But do these explain the stubborn resistance to local track and trace?

But do these explain the stubborn resistance to local track and trace? Surely some judicious facesaving would be well-advised at half the cost? Maybe Cummings, like the White House, is wedded to ‘herd immunity’ – hence the herding of students back to halls of residence to do their damnedest? Maybe Cummings, in the scrabble for centralised testing and centralised Apps, is chasing the eye-watering profits to be made from big data health systems. Successful local test and trace can only get in the way. Which might explain why they are only talking devolved decision-making now, when it is very nearly too late: Rudolf Klein’s phrase for an earlier stage in Thatcher’s privatisation of the NHS springs to mind – the “decentralisation of blame”.
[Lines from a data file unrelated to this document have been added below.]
[config.mk]
export PLATFORM = sky130hd
export DESIGN_NAME = digtal_buffer_arbiter
export DESIGN_NICKNAME = d
export VERILOG_FILES = /design/src/rtl/digtal_pkg.sv /design/src/rtl/digtal_wr_arbiter.sv /design/src/rtl/digtal_buffer_arbiter.sv
export SDC_FILE = /design/constraint.sdc
export NUM_CORES = 1
export LEC_CHECK = 0
export ABC_CLOCK_PERIOD_IN_PS = 4650
export BUFFER_PORTS_ARGS = -buffer_cell sky130_fd_sc_hd__buf_2
export CORE_MARGIN = 4
export CORE_UTILIZATION = 35
export CTS_CLUSTER_DIAMETER = 150
export CTS_CLUSTER_SIZE = 28
export DETAILED_ROUTE_END_ITERATION = 6
export SLEW_MARGIN = 25
export SYNTH_ARGS = -nofsm -noshare
export SYNTH_HDL_FRONTEND = slang
export SYNTH_SLANG_ARGS = --single-unit
[constraint.sdc]
create_clock -name Clock_29491200Hz -period 4.65 [get_ports Clock_29491200Hz]
set_input_delay 0.2325 -clock Clock_29491200Hz [delete_from_list [all_inputs] [get_ports Clock_29491200Hz]]
set_output_delay 0.2325 -clock Clock_29491200Hz [all_outputs]
set_load 0.02 [all_outputs]
[src/rtl/digtal_pkg.sv]
// Shared types and constants for the dual-channel buffer arbiter.
// Read FSM states, default sync word and fill byte.
package digtal_pkg;

  typedef enum logic [1:0] {
    RD_IDLE,
    RD_HEAD,
    RD_PAY,
    RD_PWAIT
  } rd_state_e;

  localparam logic [63:0] SYNC_WORD = 64'hEB9090EBEB9090EB;
  localparam logic [7:0]  FILL_DEF  = 8'h55;

  function automatic logic [7:0] hdr_byte(
    input logic [63:0] w,
    input logic [2:0]  idx
  );
    logic [63:0] s;
    s = w << {idx, 3'b000};
    return s[63:56];
  endfunction

endpackage

[src/rtl/digtal_wr_arbiter.sv]
// Two 1-entry holding registers, round-robin RAM write grant, write pointer.
// DIGTAL_OVF_COUNT_EN adds a saturating dropped-byte counter.
module digtal_wr_arbiter
  import digtal_pkg::*;
#(
  parameter int ADDR_W = 12
) (
  input  logic              clk_i,
  input  logic              rst_i,
  input  logic              rd_a_i,
  input  logic [7:0]        data_a_i,
  input  logic              rd_b_i,
  input  logic [7:0]        data_b_i,
  input  logic              full_i,
  output logic              wr_en_o,
  output logic [7:0]        wr_data_o,
  output logic [ADDR_W-1:0] wr_addr_o,
  output logic              overflow_o
`ifdef DIGTAL_OVF_COUNT_EN
  ,
  output logic [15:0]       ovf_count_o
`endif
);

  logic              va_q, va_d;
  logic              vb_q, vb_d;
  logic [7:0]        da_q, da_d;
  logic [7:0]        db_q, db_d;
  logic              prio_b_q, prio_b_d;
  logic [ADDR_W-1:0] wptr_q, wptr_d;
  logic              ovf_q, ovf_d;
  logic              gnt_a, gnt_b;
  logic              drop_a, drop_b;

  always_comb begin
    gnt_a    = ~full_i & va_q & (~vb_q | ~prio_b_q);
    gnt_b    = ~full_i & vb_q & (~va_q | prio_b_q);
    // a register being written this cycle can take a new byte
    drop_a   = rd_a_i & va_q & ~gnt_a;
    drop_b   = rd_b_i & vb_q & ~gnt_b;
    va_d     = va_q & ~gnt_a;
    vb_d     = vb_q & ~gnt_b;
    da_d     = da_q;
    db_d     = db_q;
    if (rd_a_i && !drop_a) begin
      va_d = 1'b1;
      da_d = data_a_i;
    end
    if (rd_b_i && !drop_b) begin
      vb_d = 1'b1;
      db_d = data_b_i;
    end
    prio_b_d = prio_b_q;
    if (va_q && vb_q && !full_i) prio_b_d = ~prio_b_q;
    wptr_d   = wptr_q + ADDR_W'(gnt_a | gnt_b);
    ovf_d    = ovf_q | drop_a | drop_b;
  end

  always_ff @(posedge clk_i) begin
    if (rst_i) begin
      va_q     <= 1'b0;
      vb_q     <= 1'b0;
      da_q     <= '0;
      db_q     <= '0;
      prio_b_q <= 1'b0;
      wptr_q   <= '0;
      ovf_q    <= 1'b0;
    end else begin
      va_q     <= va_d;
      vb_q     <= vb_d;
      da_q     <= da_d;
      db_q     <= db_d;
      prio_b_q <= prio_b_d;
      wptr_q   <= wptr_d;
      ovf_q    <= ovf_d;
    end
  end

  assign wr_en_o    = gnt_a | gnt_b;
  assign wr_data_o  = gnt_b ? db_q : da_q;
  assign wr_addr_o  = wptr_q;
  assign overflow_o = ovf_q;

`ifdef DIGTAL_OVF_COUNT_EN
  logic [15:0] cnt_q, cnt_d;
  logic [16:0] sum;

  always_comb begin
    sum   = {1'b0, cnt_q} + {16'd0, drop_a} + {16'd0, drop_b};
    cnt_d = sum[16] ? 16'hFFFF : sum[15:0];
  end

  always_ff @(posedge clk_i) begin
    if (rst_i) cnt_q <= '0;
    else       cnt_q <= cnt_d;
  end

  assign ovf_count_o = cnt_q;
`endif

endmodule

[src/rtl/digtal_buffer_arbiter.sv]
// Ring buffer shared by two byte streams with CS-triggered framed readout.
// DIGTAL_OVF_COUNT_EN adds the Ovf_Count output.
module digtal_buffer_arbiter
  import digtal_pkg::*;
#(
  parameter int          ADDR_W    = 12,
  parameter int          FRAME_LEN = 64,
  parameter int          INS_LEN   = 4,
  parameter logic [63:0] INS_WORD  = SYNC_WORD,
  parameter logic [7:0]  FILL_BYTE = FILL_DEF
) (
  input  logic              Clock_29491200Hz,
  input  logic              Reset,
  input  logic              RD_A,
  input  logic              RD_B,
  input  logic [7:0]        Rx_Data_A,
  input  logic [7:0]        Rx_Data_B,
  input  logic              CS,
  output logic [7:0]        RAM_Data_In,
  output logic [ADDR_W-1:0] RAM_WRADD,
  output logic [ADDR_W-1:0] RAM_RDADD,
  output logic              RAM_WREN,
  output logic              RAM_RDEN,
  input  logic [7:0]        RAM_Q,
  output logic [7:0]        Out_Data,
  output logic              Out_Valid,
  input  logic              Out_Ready,
  output logic              Frame_Active,
  output logic [ADDR_W:0]   Fill_Level,
  output logic              Overflow
`ifdef DIGTAL_OVF_COUNT_EN
  ,
  output logic [15:0]       Ovf_Count
`endif
);

  localparam int            CW       = ADDR_W + 1;
  localparam int            DEPTH    = 1 << ADDR_W;
  localparam logic [CW-1:0] FULL_LVL = CW'(DEPTH);
  localparam logic [CW-1:0] FLEN     = CW'(FRAME_LEN);
  localparam logic [2:0]    HLAST    = 3'(INS_LEN - 1);

  rd_state_e         state_q, state_d;
  logic [2:0]        idx_q, idx_d;
  logic [CW-1:0]     cnt_q, cnt_d;
  logic [CW-1:0]     fill_q, fill_d;
  logic [ADDR_W-1:0] rptr_q, rptr_d;
  logic [7:0]        od_q, od_d;
  logic              ov_q, ov_d;
  logic              cs_q, cs_prev_q;
  logic              cs_rise, free, rd_issue, wr_en;

  digtal_wr_arbiter #(.ADDR_W(ADDR_W)) u_wr (
    .clk_i      (Clock_29491200Hz),
    .rst_i      (Reset),
    .rd_a_i     (RD_A),
    .data_a_i   (Rx_Data_A),
    .rd_b_i     (RD_B),
    .data_b_i   (Rx_Data_B),
    .full_i     (fill_q == FULL_LVL),
    .wr_en_o    (wr_en),
    .wr_data_o  (RAM_Data_In),
    .wr_addr_o  (RAM_WRADD),
    .overflow_o (Overflow)
`ifdef DIGTAL_OVF_COUNT_EN
    ,
    .ovf_count_o(Ovf_Count)
`endif
  );

  always_comb begin
    cs_rise  = cs_q & ~cs_prev_q;
    free     = ~ov_q | Out_Ready;
    rd_issue = 1'b0;
    state_d  = state_q;
    idx_d    = idx_q;
    cnt_d    = cnt_q;
    od_d     = od_q;
    ov_d     = ov_q & ~Out_Ready;
    unique case (state_q)
      RD_IDLE: begin
        if (cs_rise) begin
          state_d = RD_HEAD;
          idx_d   = '0;
        end
      end
      RD_HEAD: begin
        if (free) begin
          od_d  = hdr_byte(INS_WORD, idx_q);
          ov_d  = 1'b1;
          idx_d = idx_q + 3'd1;
          if (idx_q == HLAST) begin
            state_d = RD_PAY;
            cnt_d   = '0;
          end
        end
      end
      RD_PAY: begin
        if (cnt_q == FLEN) begin
          if (free) state_d = RD_IDLE;
        end else if (free) begin
          if (fill_q != '0) begin
            rd_issue = 1'b1;
            state_d  = RD_PWAIT;
          end else begin
            od_d  = FILL_BYTE;
            ov_d  = 1'b1;
            cnt_d = cnt_q + CW'(1);
          end
        end
      end
      RD_PWAIT: begin
        od_d    = RAM_Q;
        ov_d    = 1'b1;
        cnt_d   = cnt_q + CW'(1);
        state_d = RD_PAY;
      end
      default: state_d = RD_IDLE;
    endcase
    rptr_d = rptr_q + ADDR_W'(rd_issue);
    fill_d = fill_q + CW'(wr_en) - CW'(rd_issue);
  end

  always_ff @(posedge Clock_29491200Hz) begin
    if (Reset) begin
      state_q   <= RD_IDLE;
      idx_q     <= '0;
      cnt_q     <= '0;
      fill_q    <= '0;
      rptr_q    <= '0;
      od_q      <= '0;
      ov_q      <= 1'b0;
      cs_q      <= 1'b0;
      cs_prev_q <= 1'b0;
    end else begin
      state_q   <= state_d;
      idx_q     <= idx_d;
      cnt_q     <= cnt_d;
      fill_q    <= fill_d;
      rptr_q    <= rptr_d;
      od_q      <= od_d;
      ov_q      <= ov_d;
      cs_q      <= CS;
      cs_prev_q <= cs_q;
    end
  end

  assign RAM_WREN     = wr_en;
  assign RAM_RDEN     = rd_issue;
  assign RAM_RDADD    = rptr_q;
  assign Out_Data     = od_q;
  assign Out_Valid    = ov_q;
  assign Frame_Active = (state_q != RD_IDLE);
  assign Fill_Level   = fill_q;

endmodule
==> impl_metrics.xml <==
<?xml version="1.0" encoding="UTF-8"?>
<metrics>
  <group name="logic_synthesis">
    <metric name="yosys-top-cells-area" unit="">sky130_fd_sc_hd__dfxtp_1 (39%), sky130_fd_sc_hd__ha_1 (6.9%), sky130_fd_sc_hd__nor2_1 (5.7%)</metric>
    <metric name="post_synth_instance_area" unit="sq um">4370</metric>
    <metric name="mapped_cells" unit="">514</metric>
    <metric name="post_synth_edffs" unit="">0</metric>
    <metric name="synth_cell_type_count" unit="">53</metric>
    <metric name="synth_flop_cell" unit="">sky130_fd_sc_hd__dfxtp_1</metric>
    <metric name="ys_seq_area_share" unit="%">39.4</metric>
    <metric name="synth_area_per_cell" unit="sq um">8.50</metric>
    <metric name="synth_seq_cells" unit="">86</metric>
    <metric name="post-synth-top-area-cell" unit="">sky130_fd_sc_hd__dfxtp_1</metric>
    <metric name="synthDominantCellAreaShare" unit="%">39.4</metric>
    <metric name="synthesis.nets" unit="">569</metric>
    <metric name="synth-warning-count" unit="">0</metric>
    <metric name="async_reset_ff_share" unit="%">0</metric>
  </group>
  <group name="clock_tree">
    <metric name="clk_pin_slew_worst_paths" unit="ps">60</metric>
    <metric name="cts.repair_timing.setup_buffer_count" unit="">0</metric>
    <metric name="clock_tree.root_cell" unit="">sky130_fd_sc_hd__clkbuf_16</metric>
    <metric name="cts_tree" unit="">yes</metric>
    <metric name="cts-buffers-inserted" unit="">9</metric>
    <metric name="max-clock-path-buffers" unit="">2</metric>
    <metric name="ctsResizeCount" unit="">0</metric>
    <metric name="tritoncts_num_sinks" unit="">86</metric>
    <metric name="post_cts_hold_buffer_count" unit="">0</metric>
    <metric name="cts_max_level" unit="">3</metric>
    <metric name="clkLatencyLatePin" unit="ps">340</metric>
  </group>
  <group name="sta">
    <metric name="timing.final.crit_share" unit="%">84.4</metric>
    <metric name="final.min_clock_period" unit="ps">3920</metric>
    <metric name="rsz_0062_raised_after_global_routing" unit="">false</metric>
    <metric name="hold_viol" unit="">0</metric>
    <metric name="timing.clock.skew" unit="ps">7.21</metric>
    <metric name="maxClockFrequency" unit="MHz">255</metric>
    <metric name="timing.max_slew.rel_slack" unit="%">39.8</metric>
    <metric name="report.final.slew_viol_count" unit="">0</metric>
    <metric name="setup-tns-final" unit="ps">0</metric>
    <metric name="setup_ws" unit="ps">726</metric>
    <metric name="tightest_pin_transition" unit="ps">895</metric>
    <metric name="timing.final.setup_violations" unit="">0</metric>
  </group>
  <group name="die">
    <metric name="die_area" unit="sq um">14300</metric>
    <metric name="die-width" unit="um">120</metric>
    <metric name="die_h" unit="um">120</metric>
    <metric name="floorplan.initialDensity" unit="%">36.1</metric>
    <metric name="std_cell_rows" unit="">40</metric>
    <metric name="coreArea" unit="sq um">12100</metric>
    <metric name="num_io_pins" unit="">88</metric>
  </group>
  <group name="finish">
    <metric name="area.growth.synth_to_final" unit="%">20.6</metric>
    <metric name="layout.area.seq" unit="sq um">1720</metric>
    <metric name="antennaDiodeCount" unit="">0</metric>
    <metric name="num-nets-final" unit="">649</metric>
    <metric name="fillerInstances" unit="">1242</metric>
    <metric name="multi_input_comb_area" unit="sq um">2470</metric>
    <metric name="drive_above_1_share" unit="%">20.4</metric>
    <metric name="leading_cell_types_in_the_layout_fill_and_taps_excluded" unit="">sky130_fd_sc_hd__buf_2 (87), sky130_fd_sc_hd__dfxtp_1 (86), sky130_fd_sc_hd__nor2_1 (66)</metric>
    <metric name="layout.cells.most_common" unit="">sky130_fd_sc_hd__buf_2</metric>
    <metric name="final-instance-count-excl-fill" unit="">767</metric>
  </group>
  <group name="global_routing">
    <metric name="wire_length_of_the_first_global_routing_pass" unit="um">17400</metric>
    <metric name="grt_busiest_layer" unit="">met2</metric>
    <metric name="grt_use_met3" unit="%">3.58</metric>
    <metric name="maximum_number_of_pins_on_one_net_before_global_route_repair" unit="">47</metric>
    <metric name="groute.layer.met1.usage" unit="%">18.2</metric>
    <metric name="grt_pass1_vias" unit="">3714</metric>
    <metric name="grtUsageTotal" unit="%">14.7</metric>
    <metric name="globalRoute.totalOverflow" unit="">0</metric>
    <metric name="global_route.usage.met2" unit="%">25.1</metric>
    <metric name="grt_antenna_before_repair" unit="">0</metric>
  </group>
  <group name="critical_path">
    <metric name="start_kind" unit="">flip-flop</metric>
    <metric name="timing.critical_path.to_type" unit="">flip-flop</metric>
    <metric name="criticalPathCategory" unit="">flip-flop to flip-flop</metric>
    <metric name="crit_arrival" unit="ps">4150</metric>
    <metric name="path_max_fanout" unit="">9</metric>
    <metric name="cp.required" unit="ps">4870</metric>
  </group>
  <group name="routing">
    <metric name="via_count" unit="">3855</metric>
    <metric name="routed_via_density" unit="">5.03</metric>
    <metric name="first_iter_violations" unit="">188</metric>
    <metric name="detailedRoute.firstPassIterationCount" unit="">4</metric>
    <metric name="detail_route.drc_violations" unit="">0</metric>
    <metric name="route.detailed.wl_per_inst" unit="um">13.6</metric>
    <metric name="final_antenna_net_count" unit="">0</metric>
    <metric name="wirelength" unit="um">10400</metric>
  </group>
  <group name="status">
    <metric name="run_status" unit="">finished, final reports clean</metric>
  </group>
  <group name="power">
    <metric name="power.sequential.fraction" unit="%">34.3</metric>
    <metric name="share_clk_of_total_power" unit="%">29.7</metric>
    <metric name="power.share.switching" unit="%">34.6</metric>
    <metric name="maximum_ir_drop_on_the_vdd_rail" unit="mV">0.355</metric>
    <metric name="cell_internal_pwr" unit="mW">1.63</metric>
    <metric name="pwr_density_cell" unit="nW/um^2">474</metric>
    <metric name="share_comb_of_total_power" unit="%">36.0</metric>
    <metric name="power_switching" unit="mW">0.863</metric>
    <metric name="power.static_leakage" unit="nW">2.26</metric>
  </group>
  <group name="placed_design">
    <metric name="dp_hpwl" unit="um">7730</metric>
    <metric name="place_ws" unit="ps">754</metric>
    <metric name="placedCellCount" unit="">751</metric>
    <metric name="numPortBuffers" unit="">87</metric>
    <metric name="gp_congestion" unit="">0.852</metric>
  </group>
  <group name="flow_run">
    <metric name="drv_cap" unit="">0</metric>
  </group>
  <group name="hold_path">
    <metric name="timing.hold.worst.class" unit="">input pin to flip-flop</metric>
  </group>
</metrics>
[metrics by stage]
step	hold slack (ps)	util (%)	power [mW]	instance area, sq um
2_1_floorplan	350	-	1.56	4370
3_3_place_gp	439	41.0	1.76	4960
3_5_place_dp	444	41.0	1.77	4960
4_1_cts	122	43.5	2.53	5270
5_1_grt	121	43.5	2.66	5270
6_report	134	43.5	2.50	5270
[worst max-delay path, cell delays in order (launching register included)]
cell and delay, ps:
sky130_fd_sc_hd__dfxtp_1 350, sky130_fd_sc_hd__inv_1 80, sky130_fd_sc_hd__ha_1 130, sky130_fd_sc_hd__nor4b_1 320
sky130_fd_sc_hd__nand3_1 370, sky130_fd_sc_hd__nand4_1 360, sky130_fd_sc_hd__or2_2 190, sky130_fd_sc_hd__nand2_1 60
sky130_fd_sc_hd__ha_1 210, sky130_fd_sc_hd__inv_1 80, sky130_fd_sc_hd__fa_1 170, sky130_fd_sc_hd__nor2b_1 70
sky130_fd_sc_hd__o311ai_0 600, sky130_fd_sc_hd__a21oi_1 240, sky130_fd_sc_hd__o221ai_1 230, sky130_fd_sc_hd__mux2_2 350
[logic make-up after synthesis]
logic type	share of synthesized area, %
simple gates	24.0
compound gates	13.8
flops	39.4
buf+inv	4.15
mux	6.90
fa+ha+maj	7.33
xor+xnor	4.41
[sequential cells by signal (all words and copies together), names as in the netlist, 2 cells and up]
| name | count |
|---|---|
| idx_q | 3 |
| u_wr.wr_addr_o | 12 |
| Fill_Level | 13 |
| cnt_q | 13 |
| state_q | 2 |
| u_wr.da_q | 8 |
| Out_Data | 8 |
| RAM_RDADD | 12 |
| u_wr.db_q | 8 |
[power groups by stage]
stage                     clock network [mW]  registers (mW)  logic, mW
after floorplan                            0           0.922      0.634
after global routing                   0.797           0.867       1.00
after global placement                     0           0.869      0.891
after CTS                              0.766           0.857      0.906
after detailed placement                   0           0.873      0.897
final                                  0.742           0.856      0.900
[final timing paths]
path                             from                   endpoint  slack, ps  depth (start not counted)
min reg2reg  Out_Data[4]$_SDFFE_PP0P_   Out_Data[4]$_SDFFE_PP0P_        450                          2
max             cnt_q[0]$_SDFFE_PP0P_  Fill_Level[10]$_SDFF_PP0_        730                         15
max reg2reg     cnt_q[0]$_SDFFE_PP0P_  Fill_Level[10]$_SDFF_PP0_        730                         15
min                      Rx_Data_A[0]  u_wr.da_q[0]$_SDFFE_PP0P_        130                          3
[area by class of cell]
cell class / instances / share of cell area, %
Timing Repair Buffer: 91 / 8.83
Tap cell: 168 / 3.99
Multi-Input combinational cell: 380 / 46.8
Inverter: 26 / 1.85
Clock buffer: 11 / 4.80
Clock inverter: 5 / 1.07
Sequential cell: 86 / 32.7
[synth_stat cells, drive strengths merged (3+ instances only)]
cell and n:
o21bai 3, a21oi 30, buf 6, clkbuf 16
mux2i 20, or4 5, nor3 12, a31oi 8
o21ai 20, xnor2 10, a211oi 5, ha 24
nand3 20, inv 26, or3 14, nor3b 3
nand2 41, mux2 9, xor2 12, o31ai 4
or2 3, and3 7, o211ai 4, nand4 9
nor2 66, nand2b 6, nor2b 12, dfxtp 86
[layer usage]
metal	wire length, um	up-vias	part of all wire [%]
met3	478	14	4.6
li1	-	1975	-
met2	5040	86	48
met4	161	0	1.5
met5	0	-	0
met1	4760	1780	46
(Power assumes the default switching activity.)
We don’t know. Maybe we’ll never know. But one motive is insufficiently explored. Look at the agencies that would have to be revived, given added capacity, and encouraged to work closely together in those six weeks it will take to build an effective local track and trace system. Look at the considerable numbers of ordinary people who they would be able to protect from infection, long-COVID, bankruptcy, death, and what Dame Louise Casey calls the coming “period of destitution”. Imagine the close combinations of production workers and socio-cultural professionals (such as teachers, social workers and salaried medical professionals), not excluding the interests of ethnic minorities and environmentalists, that result. They would be focused around an interventionist internationalist state with a strong domestic redistributive programme whose social democrat/democratic socialist lineaments already lurk in the current Labour Party manifesto.

The Tories would be rebuilding a class enemy that they have been inexorably dismantling since Margaret Thatcher first stepped onto the stage of history.